--- The data Enclosed Below ---
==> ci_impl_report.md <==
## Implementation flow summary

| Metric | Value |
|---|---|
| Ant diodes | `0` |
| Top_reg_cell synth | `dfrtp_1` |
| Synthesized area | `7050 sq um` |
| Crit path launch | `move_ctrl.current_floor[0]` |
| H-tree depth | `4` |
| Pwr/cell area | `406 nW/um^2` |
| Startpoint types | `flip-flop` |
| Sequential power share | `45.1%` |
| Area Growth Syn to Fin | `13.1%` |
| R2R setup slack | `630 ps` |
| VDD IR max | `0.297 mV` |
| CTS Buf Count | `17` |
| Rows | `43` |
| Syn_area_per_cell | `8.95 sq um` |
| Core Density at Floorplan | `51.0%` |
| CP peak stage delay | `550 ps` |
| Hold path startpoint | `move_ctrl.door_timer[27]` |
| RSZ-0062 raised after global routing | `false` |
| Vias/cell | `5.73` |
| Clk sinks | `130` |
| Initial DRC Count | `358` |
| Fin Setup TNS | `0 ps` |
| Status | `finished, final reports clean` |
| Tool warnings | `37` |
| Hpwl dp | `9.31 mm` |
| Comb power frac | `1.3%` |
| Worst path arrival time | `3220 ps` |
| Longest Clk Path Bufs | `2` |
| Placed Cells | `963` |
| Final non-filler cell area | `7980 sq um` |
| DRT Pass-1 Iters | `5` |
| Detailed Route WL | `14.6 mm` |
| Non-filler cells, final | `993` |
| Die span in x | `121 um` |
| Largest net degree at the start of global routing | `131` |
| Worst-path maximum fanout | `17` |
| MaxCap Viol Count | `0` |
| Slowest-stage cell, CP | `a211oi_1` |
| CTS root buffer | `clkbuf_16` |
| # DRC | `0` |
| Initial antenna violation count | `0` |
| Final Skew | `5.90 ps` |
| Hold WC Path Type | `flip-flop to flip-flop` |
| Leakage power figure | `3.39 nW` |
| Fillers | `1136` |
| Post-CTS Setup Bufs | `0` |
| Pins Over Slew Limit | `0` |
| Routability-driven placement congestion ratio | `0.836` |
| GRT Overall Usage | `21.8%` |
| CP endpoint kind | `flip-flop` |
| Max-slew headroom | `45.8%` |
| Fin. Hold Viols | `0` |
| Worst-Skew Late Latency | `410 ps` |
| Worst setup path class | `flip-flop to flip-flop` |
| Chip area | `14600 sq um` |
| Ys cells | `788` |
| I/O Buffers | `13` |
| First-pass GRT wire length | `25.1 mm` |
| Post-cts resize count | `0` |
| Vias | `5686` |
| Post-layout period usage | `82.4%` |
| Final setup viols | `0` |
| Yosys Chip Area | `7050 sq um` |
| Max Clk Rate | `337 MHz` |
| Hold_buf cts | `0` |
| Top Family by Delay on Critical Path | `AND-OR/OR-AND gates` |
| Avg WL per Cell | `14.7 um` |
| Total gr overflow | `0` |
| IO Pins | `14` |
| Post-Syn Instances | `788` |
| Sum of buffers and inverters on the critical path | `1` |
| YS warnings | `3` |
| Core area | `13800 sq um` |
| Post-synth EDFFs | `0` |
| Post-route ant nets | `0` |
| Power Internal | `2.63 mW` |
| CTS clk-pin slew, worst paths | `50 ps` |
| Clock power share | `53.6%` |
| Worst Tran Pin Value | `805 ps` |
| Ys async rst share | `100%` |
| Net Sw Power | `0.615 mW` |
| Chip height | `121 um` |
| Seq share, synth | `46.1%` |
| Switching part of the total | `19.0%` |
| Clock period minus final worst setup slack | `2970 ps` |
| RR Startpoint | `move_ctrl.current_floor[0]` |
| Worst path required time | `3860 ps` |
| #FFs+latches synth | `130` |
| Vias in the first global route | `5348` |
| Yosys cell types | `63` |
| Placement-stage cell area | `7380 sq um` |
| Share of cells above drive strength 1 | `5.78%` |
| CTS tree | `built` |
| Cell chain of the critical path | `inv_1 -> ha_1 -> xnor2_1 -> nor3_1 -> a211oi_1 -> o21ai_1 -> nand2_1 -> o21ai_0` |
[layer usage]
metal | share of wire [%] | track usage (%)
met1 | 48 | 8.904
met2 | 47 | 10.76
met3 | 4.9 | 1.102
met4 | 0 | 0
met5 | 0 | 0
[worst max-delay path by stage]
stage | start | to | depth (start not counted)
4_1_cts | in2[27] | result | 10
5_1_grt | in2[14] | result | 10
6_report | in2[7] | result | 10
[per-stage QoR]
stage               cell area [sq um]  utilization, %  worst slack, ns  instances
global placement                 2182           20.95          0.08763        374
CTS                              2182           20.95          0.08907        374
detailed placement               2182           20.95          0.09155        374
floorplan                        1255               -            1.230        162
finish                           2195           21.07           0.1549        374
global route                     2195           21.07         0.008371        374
module mult_stage #(parameter NUM_STAGES = 4) (
	input                 clock, reset, start,
	input [2*32-1:0] mplier_in, mcand_in,
	input [2*32-1:0] product_in,
	output logic                 done,
	output logic [2*32-1:0] mplier_out, mcand_out,
	output logic [2*32-1:0] product_out
);
	parameter NUM_BITS = (2*32)/NUM_STAGES;
	logic [2*32-1:0] prod_in_reg, partial_prod, next_partial_product;
	logic [2*32-1:0] next_mplier, next_mcand;
	assign product_out = prod_in_reg + partial_prod;
	assign next_partial_product = mplier_in[NUM_BITS-1:0] * mcand_in;
	assign next_mplier = {NUM_BITS'('b0), mplier_in[2*32-1:NUM_BITS]};
	assign next_mcand  = {mcand_in[(2*32-1-NUM_BITS):0], NUM_BITS'('b0)};
	always_ff @(posedge clock) begin
		prod_in_reg  <= #1 product_in;
		partial_prod <= #1 next_partial_product;
		mplier_out   <= #1 next_mplier;
		mcand_out    <= #1 next_mcand;
	end
	always_ff @(posedge clock) begin
		if(reset) begin
			done <= #1 1'b0;
		end else begin
			done <= #1 start;
		end
	end
endmodule  

===== flow/run.sh =====
#!/bin/bash
# OpenROAD 26Q1-2900-gdf79404cd8, Yosys 0.63+post, stock flow scripts
make -C /OpenROAD-flow-scripts/flow DESIGN_CONFIG=/design/flow/config.mk WORK_HOME=/design/flow/orfs finish

===== flow/config.mk =====
export PLATFORM = sky130hd
export DESIGN_NAME = mult
export DESIGN_NICKNAME = mult
export VERILOG_FILES = /design/flow/design.v
export SDC_FILE = /design/flow/constraint.sdc
export NUM_CORES = 4
export LEC_CHECK = 1
export CORE_UTILIZATION = 50

===== flow/constraint.sdc =====
current_design mult

set clk_period 14.3
set clk_io_pct 0.2

create_clock -name clk0 -period $clk_period [get_ports {clock}]

set non_clock_inputs [all_inputs -no_clocks]
set_input_delay [expr $clk_period * $clk_io_pct] -clock clk0 $non_clock_inputs
set_output_delay [expr $clk_period * $clk_io_pct] -clock clk0 [all_outputs]
--- design/flow/run.sh ---
#!/bin/bash
# OpenROAD 26Q1-2900-gdf79404cd8, Yosys 0.63+post, stock flow scripts
make -C /OpenROAD-flow-scripts/flow DESIGN_CONFIG=/design/flow/config.mk WORK_HOME=/design/flow/orfs finish
--- design/flow/config.mk ---
export PLATFORM = sky130hd
export DESIGN_NAME = BRAM_36
export DESIGN_NICKNAME = BRAM_36
export VERILOG_FILES = /design/flow/design.v
export SDC_FILE = /design/flow/constraint.sdc
export NUM_CORES = 4
export LEC_CHECK = 1
export CORE_UTILIZATION = 40
--- design/flow/constraint.sdc ---
current_design BRAM_36

set clk_period 5.7
set clk_io_pct 0.2

create_clock -name clk0 -period $clk_period [get_ports {clk}]

set non_clock_inputs [all_inputs -no_clocks]
set_input_delay [expr $clk_period * $clk_io_pct] -clock clk0 $non_clock_inputs
set_output_delay [expr $clk_period * $clk_io_pct] -clock clk0 [all_outputs]
--- design/flow/design.v ---
`timescale 1ns / 1ps
module BRAM_36(
    input clk, 
    input write_en,                 
    input [5:0] write_addr,          
    input [12:0] write_data,        
    input read_en,                   
    input [5:0] read_addr,           
    output reg [12:0] read_data      
);
    reg [12:0] memory [0:35];
    always @(posedge clk) begin
        if (write_en) begin
            memory[write_addr] <= write_data; 
        end
    end
    always @(posedge clk) begin
        if (read_en) begin
            read_data <= memory[read_addr]; 
        end else begin
            read_data <= 0; 
        end
    end
endmodule
==> impl_metrics.env <==
# physical design summary
export IMPL_status="finished, final reports clean"
export IMPL_clock_latency_ns=0.57
export IMPL_ys_flops=481
export IMPL_ant_nets=0
export IMPL_synthTopCellsByArea="edfxtp_1 (75%), mux4_2 (6.9%), mux2i_1 (5.0%), mux4_1 (3.2%), dfxtp_1 (1.4%)"
export IMPL_setup_viol=0
export IMPL_io_buffer_count=40
export IMPL_power_density_nw_per_um2=344
export IMPL_ios=41
export IMPL_antenna_found_initial=0
export IMPL_irDropWorstVdd_v=0.000206
export IMPL_place_congestion=0.912
export IMPL_ys_warn_count=1
export IMPL_period_used_pct=52.7
export IMPL_total_power_w=0.00737
export IMPL_worstPathRequired_ns=5.97
export IMPL_areaGrowthSynthToFinish_pct=15.2
export IMPL_grt_pass1_wl_um=61900
export IMPL_viasPerCell=5.49
export IMPL_grt_pass1_vias=9548
export IMPL_rsz0062_at_grt="false"
export IMPL_worstSetupPathType="in2reg"
export IMPL_drtIter0Drc=593
export IMPL_cts_tree="yes"
export IMPL_chipWidth_um=218
export IMPL_worstMarginPinSlew_ns=0.762
export IMPL_fmaxAchievable_ghz=0.333
export IMPL_p_leak_nw=7.02
export IMPL_cts_resized_gates=0
export IMPL_clk_pin_slew_ns=0.06
export IMPL_skew_ns=0.0197
export IMPL_hold_path_class="reg2reg"
export IMPL_warnings=25
export IMPL_synth_top_cell_area_share_pct=75.5
export IMPL_finalHoldViolations=0
export IMPL_rows=78
export IMPL_chipArea_um2=47400
export IMPL_numCtsBuffers=50
export IMPL_clock_sink_count=481
export IMPL_syn_avg_cell_area_um2=20.7
export IMPL_crit_arrival_ns=3.27
export IMPL_postSynthCellCount=900
export IMPL_top_area_cell="edfxtp_1"
export IMPL_hp_start="memory[22][1]"
export IMPL_ys_chip_area_um2=18600
export IMPL_dp_hpwl_um=25900
export IMPL_avgRoutedWirePerCell_um=25.5
export IMPL_cp_start_kind="input port"
export IMPL_grt_overflow_total=0
export IMPL_yosysSeqAreaShare_pct=76.9
export IMPL_cap_violations=0
export IMPL_dr_pass1_iters=5
export IMPL_cts_hold_fix_buffers=0
export IMPL_yosysUniqueCellTypes=41
export IMPL_grtUsageTotal_pct=19.9
export IMPL_die_h_um=218
export IMPL_critPathCaptureType="register"
export IMPL_drive_above_1_share_pct=18.0
export IMPL_setup_tns_ns=0
export IMPL_htreeDepth=2
export IMPL_num_fill_cells=3788
export IMPL_routed_wl_um=41800
export IMPL_num_antenna_cells=0
export IMPL_netlist_area_um2=18600
export IMPL_initCoreUtil_pct=40.8
export IMPL_grt_max_degree=95
export IMPL_slew_headroom_pct=49.2
export IMPL_post_cts_buffers=0
export IMPL_crit_fanout=9
export IMPL_num_vias=9000
export IMPL_min_period_ns=3.00
export IMPL_drc=0
export IMPL_cts_root_buf="clkbuf_16"
export IMPL_ys_cells=900
export IMPL_core_area_um2=45700
export IMPL_crit_start="write_en"
export IMPL_drv_slew=0
export IMPL_cts_buffer_depth=3
export IMPL_reg2reg_from="memory[30][3]"
module fulladder_LA(a, b, cin, sum, p, g);
    input a, b, cin;
    output sum, p, g;
    assign #2 sum = a ^ b ^ cin;  
    assign #1 g = a & b;  
    assign #1 p = a ^ b;  
endmodule
module lookahead(p, g, c, cin, p0, g0);
    input [3:0] p, g;
    input cin;
    output [3:0] c;
    output p0, g0;  
    assign #2 c[0] = g[0] | p[0] & cin;
    assign #3 c[1] = g[1] | g[0] & p[1] | cin & p[0] & p[1];
    assign #4 c[2] = g[2] | g[1] & p[2] | g[0] & p[1] & p[2] | cin & p[0] & p[1] & p[2];
    assign #5 c[3] = g[3] | g[2] & p[3] | g[1] & p[2] & p[3] | g[0] & p[1] & p[2] & p[3] | cin & p[0] & p[1] & p[2] & p[3];
    assign #3 p0 = p[3] & p[2] & p[1] & p[0];
    assign #4 g0 = g[3] | p[3] & g[2] | p[3] & p[2] & g[1] | p[3] & p[2] & p[1] & g[0];
endmodule
$ cat flow/constraint.sdc
current_design reg_file

set clk_period 10.5
set clk_io_pct 0.2

create_clock -name clk0 -period $clk_period [get_ports {clk}]

set non_clock_inputs [all_inputs -no_clocks]
set_input_delay [expr $clk_period * $clk_io_pct] -clock clk0 $non_clock_inputs
set_output_delay [expr $clk_period * $clk_io_pct] -clock clk0 [all_outputs]
$ cat flow/design.v
module reg_file #(
    parameter ADDRESS_WIDTH = 5,
    DATA_WIDTH = 32
)(
    input logic     clk,
    input logic     WE3,  
    input logic     [ADDRESS_WIDTH-1:0] AD1,  
    input logic     [ADDRESS_WIDTH-1:0] AD2,  
    input logic     [ADDRESS_WIDTH-1:0] AD3,  
    input logic     [DATA_WIDTH -1:0]   WD3,  
    output logic    [DATA_WIDTH -1:0]   RD1,  
    output logic    [DATA_WIDTH -1:0]   RD2,  
    output logic    [DATA_WIDTH -1:0]   a0
);
    logic [31:0] regs[31:0];
    assign a0 = regs[10];
    always_comb begin
        RD1 = regs[AD1];
        RD2 = regs[AD2];
    end
    always_ff @(negedge clk) begin
        if (WE3 & AD3 != 5'b0)
            regs[AD3] <= WD3;
    end
endmodule
$ cat flow/run.sh
#!/bin/bash
# OpenROAD 26Q1-2900-gdf79404cd8, Yosys 0.63+post, stock flow scripts
make -C /OpenROAD-flow-scripts/flow DESIGN_CONFIG=/design/flow/config.mk WORK_HOME=/design/flow/orfs finish
$ cat flow/config.mk
export PLATFORM = sky130hd
export DESIGN_NAME = reg_file
export DESIGN_NICKNAME = reg_file
export VERILOG_FILES = /design/flow/design.v
export SDC_FILE = /design/flow/constraint.sdc
export NUM_CORES = 4
export LEC_CHECK = 1
export CORE_UTILIZATION = 50
==> results.txt <==
Item: results of the latest flow run.

- The script extracted a net switching power of 3.12 mW.
- The reported max-cap violation count is 0.
- The flow ran to the end, and the final reports show no timing, DRC or antenna violations.
- The number of slew-limit violations in the final report is 0.
- The critical path capture point type is an output port.
- The chip area is a little under 100000 µm².
- The die is between 300 and 400 µm tall.
- The mean number of vias per cell is around 5.8.
- The first detailed-routing pass ran for 6 iterations.
- Fill cells in the final layout number ~7000.
- The post-route cell area is 59700 µm².
- After synthesis the cells add up to roughly 50000 µm².
- The number of setup buffers added after CTS is 0.
- The synthesis report lists the Yosys warning total as 1.
- The final weighted congestion in routability-driven placement is 0.914.
- The reported leakage power is 26.2 nW.
- The layout overhead on the synthesized area is 22.4%.
- Data arrives at the worst endpoint at around 8.3 ns.
- In the synthesized netlist, the number of instances is 3387.
- The worst-case max-slew headroom was logged as 0.329.
- Pin placement for this block handled roughly 150 I/O pins.
- Hold timing on the final database bottoms out at a slack of 5.63 ns.
- The root buffer cell is sky130_fd_sc_hd__clkbuf_16.
- The die is between 300 and 400 µm wide.
- For the worst setup path, the data required time is 8.40 ns.
- Sorting the Yosys area breakdown by cell type puts at the top sky130_fd_sc_hd__edfxtp_1.
- The number of failing hold endpoints at the final stage is 0.
- The via total after detailed routing is between 30000 and 40000.
- The worst setup path is of the register to output port kind.
- The core area is ~97000 µm².
- The CTS report gives the tree buffer count as approximately 110.
- Setup repair after global routing left no endpoint under its margin.
- The count of cells in the finished layout, fillers not included, comes to 5948.
- The remaining design rule violation count is 0.
- The share of total power dissipated in the clock network is 0.501.
- The power report lists cell-internal power as roughly 7.9 mW.
- Per the synthesis report, the number of distinct cell types is 25.
- The count of buffers added on input and output ports is roughly 140.
- The register with the most flip-flops in the layout has a little over 1000 of them.
- The final critical-path setup slack is around 0.12 ns.
- The violation count after the first detailed-routing iteration is a little under 2000.
- The placement-stage worst setup slack is 0.728 ns.
- The number of clock sinks seen by CTS is slightly above 1000.
- Per the Yosys statistics, synthesis produced 3387 cells.
- The worst min-delay path class is primary input to output port.
- The number of enable-type register cells in the synthesized netlist is slightly above 1000.
- The script computed a power per unit cell area of about 180 nW/µm².
- The portion of synthesized cell area occupied by the leading cell type is 0.631.
- CTS built an H-tree with a depth of 3.
- The placement row count is 114.
- The total power draw is roughly 11 mW.
- The final core utilization is 0.617.
- The post-detailed-placement half-perimeter wirelength is around 84000 µm.
- The share of the core area taken by cells at floorplan is 0.504.
- The via count of the first global-routing pass is 37800.
- The final layout reports a setup TNS of 0 ns.
- The cell area after placement is 52000 µm².
- In the post-synthesis netlist, the biggest area contributors are sky130_fd_sc_hd__edfxtp_1 63%, sky130_fd_sc_hd__mux2i_1 21%, sky130_fd_sc_hd__a22oi_1 3.0%, sky130_fd_sc_hd__a22o_1 2.3%, sky130_fd_sc_hd__nand3_1 2.0%.
- The number of antenna violations at the first check in global routing came to 3.
- For this run, the register share of the synthesized area comes to 0.631.
- The mean instance size in the synthesized netlist is approximately 14 µm².
- The share of cells above drive strength 1 is 0.0769.
- Recorded from the global router log, the overflow total was 0.
- Of the total power, the share spent switching nets is 0.283.
- The chip area line of the yosys report is just under 50000 µm².
- The post-synthesis register bit count is ~1000.
- Total global-route track usage over all layers is 0.330.
- Looking at the worst setup and hold paths, the clock pins of their registers show a slew of ~0.030 ns.
- The number of OpenROAD warnings is about 1000.
- The sequential share of power is 0.420.
- The final number of setup-violating endpoints is 0.
- The maximum number of pins on one net before global-route repair is 88.
- In this run the VDD rail shows a maximum IR drop of approximately 140 µV.
- In the final layout, the registers with the most flip-flops are regs (1024).
- The transition time recorded at the tightest slew-check pin is around 1.0 ns.
- By count the netlist is led by 1024 x sky130_fd_sc_hd__edfxtp_1, 1024 x sky130_fd_sc_hd__mux2i_1, 195 x sky130_fd_sc_hd__nand2_1.
- The first-pass GRT wire length is 217000 µm.
- Among all flip-flop cells after synthesis, the most frequent one is sky130_fd_sc_hd__edfxtp_1.
- The average routed wire per standard cell is around 25 µm.
- The cell count after placement is about 4700.
- The largest register by flop count is regs.
- The clock tree from TritonCTS is built.
- The combinational group share of total power is 0.079.
- The maximum fanout along the worst path is 2.
- In this run the deepest clock path goes through 3 buffers.
- The final wirelength is 147000 µm.
- The detail route stage leaves a number of antenna-violating nets equal to 0.
- Of all flip-flops after synthesis, the portion carrying an async set or reset was 0.
- STA classifies the critical path startpoint as a register.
--- End of Enclosed The data ---
Set down, unchanged, only those lines above that fall between the line with "Die span in" and the line with "Final setup viols", the two end lines included.

| Die span in x | `121 um` |
| Largest net degree at the start of global routing | `131` |
| Worst-path maximum fanout | `17` |
| MaxCap Viol Count | `0` |
| Slowest-stage cell, CP | `a211oi_1` |
| CTS root buffer | `clkbuf_16` |
| # DRC | `0` |
| Initial antenna violation count | `0` |
| Final Skew | `5.90 ps` |
| Hold WC Path Type | `flip-flop to flip-flop` |
| Leakage power figure | `3.39 nW` |
| Fillers | `1136` |
| Post-CTS Setup Bufs | `0` |
| Pins Over Slew Limit | `0` |
| Routability-driven placement congestion ratio | `0.836` |
| GRT Overall Usage | `21.8%` |
| CP endpoint kind | `flip-flop` |
| Max-slew headroom | `45.8%` |
| Fin. Hold Viols | `0` |
| Worst-Skew Late Latency | `410 ps` |
| Worst setup path class | `flip-flop to flip-flop` |
| Chip area | `14600 sq um` |
| Ys cells | `788` |
| I/O Buffers | `13` |
| First-pass GRT wire length | `25.1 mm` |
| Post-cts resize count | `0` |
| Vias | `5686` |
| Post-layout period usage | `82.4%` |
| Final setup viols | `0` |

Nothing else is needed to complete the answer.